**Problem to solve:**
The expected answer is a single number, namely how many lines in the data below hold the word "layout".

----

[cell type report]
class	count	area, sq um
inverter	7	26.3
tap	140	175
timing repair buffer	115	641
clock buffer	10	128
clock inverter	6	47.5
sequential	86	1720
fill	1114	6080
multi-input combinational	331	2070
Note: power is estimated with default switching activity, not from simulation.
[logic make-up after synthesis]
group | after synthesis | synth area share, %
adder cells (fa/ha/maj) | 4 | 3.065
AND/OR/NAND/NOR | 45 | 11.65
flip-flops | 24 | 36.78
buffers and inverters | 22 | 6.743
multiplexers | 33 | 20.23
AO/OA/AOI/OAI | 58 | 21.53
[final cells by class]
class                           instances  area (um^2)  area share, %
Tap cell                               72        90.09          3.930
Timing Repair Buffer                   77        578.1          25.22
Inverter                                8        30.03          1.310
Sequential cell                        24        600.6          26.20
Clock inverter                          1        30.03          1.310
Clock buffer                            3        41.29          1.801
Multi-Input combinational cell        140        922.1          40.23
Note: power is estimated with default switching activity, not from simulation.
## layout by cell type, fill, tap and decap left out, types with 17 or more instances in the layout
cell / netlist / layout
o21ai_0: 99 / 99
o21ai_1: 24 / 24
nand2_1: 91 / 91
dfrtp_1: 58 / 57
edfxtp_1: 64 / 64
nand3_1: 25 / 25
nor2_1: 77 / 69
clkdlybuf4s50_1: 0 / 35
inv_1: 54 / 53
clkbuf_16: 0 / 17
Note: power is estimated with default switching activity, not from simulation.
## src/rtl/cpu_run_ctrl_pkg.sv

```systemverilog
// ============================================================================
// run_ctrl_pkg : shared state encoding and default sizing for cpu_run_ctrl
// Rev 1.0
// ============================================================================
`default_nettype none

package run_ctrl_pkg;

  typedef enum logic [1:0] {
    ST_IDLE  = 2'd0,
    ST_RESET = 2'd1,
    ST_RUN   = 2'd2,
    ST_DONE  = 2'd3
  } state_e;

  localparam int DEF_PC_W        = 32;
  localparam int DEF_CNT_W       = 16;
  localparam int DEF_RST_CYCLES  = 1;
  localparam int DEF_MAX_CYCLES  = 95;
  localparam int DEF_HALT_STABLE = 4;

endpackage

`default_nettype wire

```

## src/rtl/cpu_run_ctrl_if.sv

```systemverilog
// ============================================================================
// cpu_run_ctrl_if : host/CPU-side signals of the run controller
// Rev 1.0
// ============================================================================
`default_nettype none

interface cpu_run_ctrl_if
  import run_ctrl_pkg::*;
#(
  parameter int PC_W  = DEF_PC_W,
  parameter int CNT_W = DEF_CNT_W
);

  logic             start;
  logic [PC_W-1:0]  pc_i;
  logic             retire_i;
  logic             cpu_rst_o;
  logic             running_o;
  logic             done_o;
  logic             timeout_o;
  logic [CNT_W-1:0] cycle_cnt_o;
  logic [CNT_W-1:0] retired_cnt_o;

  modport master (
    output start, pc_i, retire_i,
    input  cpu_rst_o, running_o, done_o, timeout_o, cycle_cnt_o, retired_cnt_o
  );

  modport slave (
    input  start, pc_i, retire_i,
    output cpu_rst_o, running_o, done_o, timeout_o, cycle_cnt_o, retired_cnt_o
  );

endinterface

`default_nettype wire

```

## src/rtl/cpu_run_ctrl_pc_stable_det.sv

```systemverilog
// ============================================================================
// pc_stable_det : flags the HALT_STABLE-th consecutive identical fetch PC
// Rev 1.0
// ============================================================================
`default_nettype none

module pc_stable_det #(
  parameter int PC_W        = 32,
  parameter int HALT_STABLE = 4
) (
  input  wire logic            clk,
  input  wire logic            rst,
  input  wire logic            run,
  input  wire logic            first,
  input  wire logic [PC_W-1:0] pc,
  output logic                 halt
);

  localparam int SW = (HALT_STABLE > 2) ? $clog2(HALT_STABLE) : 1;

  logic [PC_W-1:0] pc_q;
  logic [SW-1:0]   stable;
  logic            same;

  // The first RUN cycle has no valid previous sample to compare against.
  assign same = run && !first && (pc == pc_q);
  assign halt = same && (stable == SW'(HALT_STABLE - 2));

  always_ff @(posedge clk or posedge rst) begin
    if (rst) begin
      pc_q   <= '0;
      stable <= '0;
    end else begin
      if (run) begin
        pc_q <= pc;
      end
      if (!run || !same) begin
        stable <= '0;
      end else if (stable != SW'(HALT_STABLE - 1)) begin
        stable <= stable + 1'b1;
      end
    end
  end

endmodule

`default_nettype wire

```

## src/rtl/cpu_run_ctrl.sv

```systemverilog
// ============================================================================
// cpu_run_ctrl : CPU reset sequencing, bounded run, halt/timeout reporting.
// Optional PC self-loop halt detection: RUN_CTRL_HALT_DETECT_EN.
// Rev 1.0
// ============================================================================
`default_nettype none

module cpu_run_ctrl
  import run_ctrl_pkg::*;
#(
  parameter int PC_W        = DEF_PC_W,
  parameter int CNT_W       = DEF_CNT_W,
  parameter int RST_CYCLES  = DEF_RST_CYCLES,
  parameter int MAX_CYCLES  = DEF_MAX_CYCLES,
  parameter int HALT_STABLE = DEF_HALT_STABLE
) (
  input  wire logic    clk,
  input  wire logic    rst,
  cpu_run_ctrl_if.slave bus
);

  localparam int RW = (RST_CYCLES > 1) ? $clog2(RST_CYCLES) : 1;

  state_e           state;
  logic [RW-1:0]    rst_cnt;
  logic [CNT_W-1:0] cycle_cnt;
  logic [CNT_W-1:0] retired_cnt;
  logic             cpu_rst;
  logic             running;
  logic             done;
  logic             timeout;
  logic             run;
  logic             first;
  logic             halt;
  logic             budget_hit;

  assign run        = (state == ST_RUN);
  assign first      = (cycle_cnt == '0);
  assign budget_hit = (cycle_cnt == CNT_W'(MAX_CYCLES - 1));

`ifdef RUN_CTRL_HALT_DETECT_EN
  pc_stable_det #(
    .PC_W        (PC_W),
    .HALT_STABLE (HALT_STABLE)
  ) u_det (
    .clk   (clk),
    .rst   (rst),
    .run   (run),
    .first (first),
    .pc    (bus.pc_i),
    .halt  (halt)
  );
`else
  localparam int unused_halt_stable = HALT_STABLE;
  logic unused_pc;
  assign unused_pc = ^bus.pc_i;
  assign halt      = 1'b0;
`endif

  always_ff @(posedge clk or posedge rst) begin
    if (rst) begin
      state       <= ST_IDLE;
      rst_cnt     <= '0;
      cycle_cnt   <= '0;
      retired_cnt <= '0;
      cpu_rst     <= 1'b1;
      running     <= 1'b0;
      done        <= 1'b0;
      timeout     <= 1'b0;
    end else begin
      case (state)
        ST_IDLE, ST_DONE: begin
          if (bus.start) begin
            state       <= ST_RESET;
            rst_cnt     <= '0;
            cycle_cnt   <= '0;
            retired_cnt <= '0;
            done        <= 1'b0;
            timeout     <= 1'b0;
          end
        end
        ST_RESET: begin
          if (rst_cnt == RW'(RST_CYCLES - 1)) begin
            state   <= ST_RUN;
            cpu_rst <= 1'b0;
            running <= 1'b1;
          end else begin
            rst_cnt <= rst_cnt + 1'b1;
          end
        end
        ST_RUN: begin
          cycle_cnt <= cycle_cnt + 1'b1;
          if (bus.retire_i && (retired_cnt != '1)) begin
            retired_cnt <= retired_cnt + 1'b1;
          end
          // Halt has priority when both events land in the same cycle.
          if (halt || budget_hit) begin
            state   <= ST_DONE;
            cpu_rst <= 1'b1;
            running <= 1'b0;
            done    <= 1'b1;
            timeout <= !halt;
          end
        end
        default: state <= ST_IDLE;
      endcase
    end
  end

  assign bus.cpu_rst_o     = cpu_rst;
  assign bus.running_o     = running;
  assign bus.done_o        = done;
  assign bus.timeout_o     = timeout;
  assign bus.cycle_cnt_o   = cycle_cnt;
  assign bus.retired_cnt_o = retired_cnt;

endmodule

`default_nettype wire

```

## src/flat_wrapper.sv

```systemverilog
// flat-port wrapper written by rule: the top's interface ports become plain ports
module cpu_run_ctrl_flat import run_ctrl_pkg::*;
#(
  parameter int PC_W        = DEF_PC_W,
  parameter int CNT_W       = DEF_CNT_W,
  parameter int RST_CYCLES  = DEF_RST_CYCLES,
  parameter int MAX_CYCLES  = DEF_MAX_CYCLES,
  parameter int HALT_STABLE = DEF_HALT_STABLE
)
  (clk, rst, bus_start, bus_pc_i, bus_retire_i, bus_cpu_rst_o, bus_running_o, bus_done_o, bus_timeout_o, bus_cycle_cnt_o, bus_retired_cnt_o);
  cpu_run_ctrl_if #(.PC_W(PC_W), .CNT_W(CNT_W)) bus_i ();
  input  wire logic clk;
  input  wire logic rst;
  input wire logic [$bits(bus_i.start)-1:0] bus_start;
  input wire logic [$bits(bus_i.pc_i)-1:0] bus_pc_i;
  input wire logic [$bits(bus_i.retire_i)-1:0] bus_retire_i;
  output wire logic [$bits(bus_i.cpu_rst_o)-1:0] bus_cpu_rst_o;
  output wire logic [$bits(bus_i.running_o)-1:0] bus_running_o;
  output wire logic [$bits(bus_i.done_o)-1:0] bus_done_o;
  output wire logic [$bits(bus_i.timeout_o)-1:0] bus_timeout_o;
  output wire logic [$bits(bus_i.cycle_cnt_o)-1:0] bus_cycle_cnt_o;
  output wire logic [$bits(bus_i.retired_cnt_o)-1:0] bus_retired_cnt_o;
  assign bus_i.start = bus_start;
  assign bus_i.pc_i = bus_pc_i;
  assign bus_i.retire_i = bus_retire_i;
  assign bus_cpu_rst_o = bus_i.cpu_rst_o;
  assign bus_running_o = bus_i.running_o;
  assign bus_done_o = bus_i.done_o;
  assign bus_timeout_o = bus_i.timeout_o;
  assign bus_cycle_cnt_o = bus_i.cycle_cnt_o;
  assign bus_retired_cnt_o = bus_i.retired_cnt_o;
  cpu_run_ctrl #(.PC_W(PC_W), .CNT_W(CNT_W), .RST_CYCLES(RST_CYCLES), .MAX_CYCLES(MAX_CYCLES), .HALT_STABLE(HALT_STABLE)) u_core (.clk(clk), .rst(rst), .bus(bus_i));
endmodule
```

----

**Result below:**
2